List every line below containing "production".

Top of THE DATA

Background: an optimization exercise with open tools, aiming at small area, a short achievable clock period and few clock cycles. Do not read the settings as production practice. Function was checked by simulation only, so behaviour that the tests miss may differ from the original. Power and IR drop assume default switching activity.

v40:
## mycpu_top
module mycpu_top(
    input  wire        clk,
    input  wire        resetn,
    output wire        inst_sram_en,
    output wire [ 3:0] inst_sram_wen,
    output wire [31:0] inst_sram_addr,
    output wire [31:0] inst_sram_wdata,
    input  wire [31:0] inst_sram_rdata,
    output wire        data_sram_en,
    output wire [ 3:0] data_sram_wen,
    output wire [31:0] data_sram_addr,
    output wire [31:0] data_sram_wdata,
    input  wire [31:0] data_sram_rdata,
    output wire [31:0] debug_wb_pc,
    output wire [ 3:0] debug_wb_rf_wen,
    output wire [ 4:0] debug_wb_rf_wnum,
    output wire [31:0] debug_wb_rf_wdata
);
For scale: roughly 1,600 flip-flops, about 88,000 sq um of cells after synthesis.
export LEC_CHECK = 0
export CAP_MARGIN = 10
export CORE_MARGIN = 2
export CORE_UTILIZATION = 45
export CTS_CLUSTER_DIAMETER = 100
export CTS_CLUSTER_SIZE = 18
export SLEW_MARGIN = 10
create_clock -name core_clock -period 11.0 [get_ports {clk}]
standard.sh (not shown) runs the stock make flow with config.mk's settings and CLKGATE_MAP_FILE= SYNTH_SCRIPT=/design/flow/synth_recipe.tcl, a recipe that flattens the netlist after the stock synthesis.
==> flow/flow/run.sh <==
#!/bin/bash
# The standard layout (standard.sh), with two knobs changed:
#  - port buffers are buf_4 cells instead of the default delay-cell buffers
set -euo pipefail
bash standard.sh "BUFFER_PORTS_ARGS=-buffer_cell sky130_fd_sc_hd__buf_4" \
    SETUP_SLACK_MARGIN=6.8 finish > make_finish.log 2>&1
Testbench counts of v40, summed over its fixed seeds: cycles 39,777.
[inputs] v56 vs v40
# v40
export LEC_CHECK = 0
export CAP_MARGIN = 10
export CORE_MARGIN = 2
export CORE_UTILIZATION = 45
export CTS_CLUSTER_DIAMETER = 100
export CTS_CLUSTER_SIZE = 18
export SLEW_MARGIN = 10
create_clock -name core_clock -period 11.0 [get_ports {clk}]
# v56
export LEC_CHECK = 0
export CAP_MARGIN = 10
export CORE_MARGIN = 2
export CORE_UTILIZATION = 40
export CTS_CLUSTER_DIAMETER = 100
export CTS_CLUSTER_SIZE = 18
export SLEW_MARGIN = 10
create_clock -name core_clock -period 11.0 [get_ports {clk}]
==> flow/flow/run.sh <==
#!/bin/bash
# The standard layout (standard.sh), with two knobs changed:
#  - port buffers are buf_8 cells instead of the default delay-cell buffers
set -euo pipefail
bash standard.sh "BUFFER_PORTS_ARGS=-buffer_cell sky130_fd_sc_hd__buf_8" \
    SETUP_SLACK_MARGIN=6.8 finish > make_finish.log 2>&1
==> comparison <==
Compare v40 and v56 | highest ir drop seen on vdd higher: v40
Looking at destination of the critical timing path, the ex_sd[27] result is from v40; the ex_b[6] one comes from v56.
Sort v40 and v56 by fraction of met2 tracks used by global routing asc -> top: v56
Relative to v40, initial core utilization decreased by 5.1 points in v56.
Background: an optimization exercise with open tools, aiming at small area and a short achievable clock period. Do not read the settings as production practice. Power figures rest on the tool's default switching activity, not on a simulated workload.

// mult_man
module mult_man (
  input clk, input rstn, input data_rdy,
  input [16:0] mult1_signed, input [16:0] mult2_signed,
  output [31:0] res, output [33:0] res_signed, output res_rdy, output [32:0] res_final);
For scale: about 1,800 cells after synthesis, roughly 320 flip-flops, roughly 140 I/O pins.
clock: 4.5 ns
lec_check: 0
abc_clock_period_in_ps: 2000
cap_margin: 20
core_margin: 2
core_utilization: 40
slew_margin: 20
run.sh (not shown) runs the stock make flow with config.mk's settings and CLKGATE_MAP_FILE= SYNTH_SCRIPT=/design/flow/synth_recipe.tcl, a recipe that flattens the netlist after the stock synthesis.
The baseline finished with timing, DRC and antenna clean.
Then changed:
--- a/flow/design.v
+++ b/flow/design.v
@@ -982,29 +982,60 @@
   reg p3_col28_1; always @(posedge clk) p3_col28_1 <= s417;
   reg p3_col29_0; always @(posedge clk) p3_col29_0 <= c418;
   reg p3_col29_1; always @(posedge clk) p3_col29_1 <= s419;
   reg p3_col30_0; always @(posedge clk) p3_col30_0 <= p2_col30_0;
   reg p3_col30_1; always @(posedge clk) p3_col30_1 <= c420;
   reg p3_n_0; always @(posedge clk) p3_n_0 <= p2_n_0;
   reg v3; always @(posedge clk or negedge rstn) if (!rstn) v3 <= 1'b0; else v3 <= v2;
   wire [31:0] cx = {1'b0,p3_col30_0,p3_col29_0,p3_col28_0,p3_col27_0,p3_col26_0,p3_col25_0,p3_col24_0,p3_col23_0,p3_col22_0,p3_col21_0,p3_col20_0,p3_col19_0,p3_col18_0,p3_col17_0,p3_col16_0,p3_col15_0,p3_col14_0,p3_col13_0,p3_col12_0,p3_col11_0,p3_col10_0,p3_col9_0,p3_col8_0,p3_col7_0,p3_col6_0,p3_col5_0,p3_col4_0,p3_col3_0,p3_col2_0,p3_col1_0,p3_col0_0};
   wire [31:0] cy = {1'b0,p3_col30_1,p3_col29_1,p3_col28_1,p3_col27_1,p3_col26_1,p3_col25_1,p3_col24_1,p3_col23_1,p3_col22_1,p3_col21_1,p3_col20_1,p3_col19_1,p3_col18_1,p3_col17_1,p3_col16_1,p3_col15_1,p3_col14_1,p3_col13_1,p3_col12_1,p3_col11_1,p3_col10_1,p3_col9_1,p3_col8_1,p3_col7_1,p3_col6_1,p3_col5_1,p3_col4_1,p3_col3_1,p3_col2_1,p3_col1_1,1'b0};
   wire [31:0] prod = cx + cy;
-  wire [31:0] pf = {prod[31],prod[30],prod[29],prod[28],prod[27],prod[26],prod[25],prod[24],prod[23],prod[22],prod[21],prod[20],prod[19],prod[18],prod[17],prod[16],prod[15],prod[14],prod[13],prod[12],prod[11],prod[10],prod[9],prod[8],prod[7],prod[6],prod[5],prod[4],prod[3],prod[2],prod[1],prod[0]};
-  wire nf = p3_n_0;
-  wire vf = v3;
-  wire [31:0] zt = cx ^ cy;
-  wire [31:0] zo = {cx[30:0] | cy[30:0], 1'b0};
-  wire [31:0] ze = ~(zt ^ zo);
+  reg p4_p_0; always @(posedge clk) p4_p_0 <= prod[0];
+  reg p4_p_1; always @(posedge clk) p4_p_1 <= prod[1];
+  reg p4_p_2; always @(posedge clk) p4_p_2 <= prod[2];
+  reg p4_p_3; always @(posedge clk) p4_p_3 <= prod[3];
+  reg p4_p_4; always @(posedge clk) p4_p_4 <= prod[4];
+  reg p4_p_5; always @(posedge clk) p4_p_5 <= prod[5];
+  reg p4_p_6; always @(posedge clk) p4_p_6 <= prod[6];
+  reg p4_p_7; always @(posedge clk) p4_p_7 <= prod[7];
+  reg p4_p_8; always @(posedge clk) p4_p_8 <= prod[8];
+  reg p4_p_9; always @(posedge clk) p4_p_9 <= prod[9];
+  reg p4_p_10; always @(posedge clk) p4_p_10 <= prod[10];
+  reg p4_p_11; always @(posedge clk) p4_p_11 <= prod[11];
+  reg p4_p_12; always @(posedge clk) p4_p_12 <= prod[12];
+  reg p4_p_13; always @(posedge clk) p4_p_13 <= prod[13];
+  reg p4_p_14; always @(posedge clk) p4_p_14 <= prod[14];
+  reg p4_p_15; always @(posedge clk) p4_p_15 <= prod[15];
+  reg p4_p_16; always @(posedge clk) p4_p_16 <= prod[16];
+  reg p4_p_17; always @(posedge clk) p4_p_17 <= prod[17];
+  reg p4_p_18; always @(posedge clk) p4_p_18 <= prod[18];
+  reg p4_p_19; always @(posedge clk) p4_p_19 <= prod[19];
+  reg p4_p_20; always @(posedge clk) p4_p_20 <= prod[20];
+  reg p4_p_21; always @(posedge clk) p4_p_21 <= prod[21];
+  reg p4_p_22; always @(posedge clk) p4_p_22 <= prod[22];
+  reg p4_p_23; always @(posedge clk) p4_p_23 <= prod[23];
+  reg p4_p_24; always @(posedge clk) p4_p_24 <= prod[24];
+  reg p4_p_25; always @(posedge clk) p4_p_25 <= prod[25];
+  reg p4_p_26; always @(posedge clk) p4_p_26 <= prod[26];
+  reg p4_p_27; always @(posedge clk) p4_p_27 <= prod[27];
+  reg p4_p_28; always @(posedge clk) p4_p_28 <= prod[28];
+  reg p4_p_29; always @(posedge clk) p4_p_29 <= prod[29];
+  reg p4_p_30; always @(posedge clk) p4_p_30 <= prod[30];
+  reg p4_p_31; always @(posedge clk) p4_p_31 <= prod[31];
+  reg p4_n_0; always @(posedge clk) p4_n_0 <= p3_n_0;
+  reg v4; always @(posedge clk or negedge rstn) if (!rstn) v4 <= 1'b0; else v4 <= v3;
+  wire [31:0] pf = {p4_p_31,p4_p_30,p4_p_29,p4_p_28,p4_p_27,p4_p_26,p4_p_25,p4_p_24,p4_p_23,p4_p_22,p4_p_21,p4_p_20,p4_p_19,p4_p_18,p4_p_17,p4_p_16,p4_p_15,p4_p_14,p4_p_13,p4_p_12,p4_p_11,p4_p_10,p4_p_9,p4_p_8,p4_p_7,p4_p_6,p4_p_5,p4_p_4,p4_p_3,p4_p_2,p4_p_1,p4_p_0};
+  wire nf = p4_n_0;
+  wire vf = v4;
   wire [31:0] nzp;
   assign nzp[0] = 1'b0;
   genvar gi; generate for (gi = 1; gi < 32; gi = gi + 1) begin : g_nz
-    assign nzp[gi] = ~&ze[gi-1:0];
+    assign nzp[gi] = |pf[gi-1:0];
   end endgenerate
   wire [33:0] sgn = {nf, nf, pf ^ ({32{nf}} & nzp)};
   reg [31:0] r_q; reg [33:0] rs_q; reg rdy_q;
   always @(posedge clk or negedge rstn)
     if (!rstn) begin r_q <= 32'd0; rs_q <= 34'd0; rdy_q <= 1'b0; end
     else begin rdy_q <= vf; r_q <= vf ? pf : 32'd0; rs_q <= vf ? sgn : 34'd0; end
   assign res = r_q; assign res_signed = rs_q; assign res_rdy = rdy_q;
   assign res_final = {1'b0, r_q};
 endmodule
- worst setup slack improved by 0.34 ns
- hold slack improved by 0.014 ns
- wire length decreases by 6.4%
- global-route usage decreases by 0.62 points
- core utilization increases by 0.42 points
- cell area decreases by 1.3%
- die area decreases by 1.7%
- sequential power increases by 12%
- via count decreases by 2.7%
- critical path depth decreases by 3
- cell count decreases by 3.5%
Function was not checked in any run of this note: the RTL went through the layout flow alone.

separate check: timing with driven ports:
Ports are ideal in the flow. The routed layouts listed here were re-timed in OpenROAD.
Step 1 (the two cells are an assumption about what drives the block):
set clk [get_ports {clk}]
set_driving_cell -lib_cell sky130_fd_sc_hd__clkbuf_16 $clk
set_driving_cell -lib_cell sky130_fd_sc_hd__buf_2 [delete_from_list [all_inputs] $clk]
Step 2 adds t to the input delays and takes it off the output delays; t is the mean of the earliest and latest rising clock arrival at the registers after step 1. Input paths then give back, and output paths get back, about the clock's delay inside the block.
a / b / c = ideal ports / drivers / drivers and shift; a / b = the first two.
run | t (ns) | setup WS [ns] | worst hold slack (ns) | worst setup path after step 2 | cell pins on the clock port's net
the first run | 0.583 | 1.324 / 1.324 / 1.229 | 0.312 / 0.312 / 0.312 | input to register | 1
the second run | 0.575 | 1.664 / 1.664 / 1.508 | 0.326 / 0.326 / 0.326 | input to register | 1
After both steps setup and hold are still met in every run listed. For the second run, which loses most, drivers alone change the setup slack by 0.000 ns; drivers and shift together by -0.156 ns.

Bottom of THE DATA

→ **RESPONSE TO THE EXERCISE**:
Background: an optimization exercise with open tools, aiming at small area, a short achievable clock period and few clock cycles. Do not read the settings as production practice. Function was checked by simulation only, so behaviour that the tests miss may differ from the original. Power and IR drop assume default switching activity.
Background: an optimization exercise with open tools, aiming at small area and a short achievable clock period. Do not read the settings as production practice. Power figures rest on the tool's default switching activity, not on a simulated workload.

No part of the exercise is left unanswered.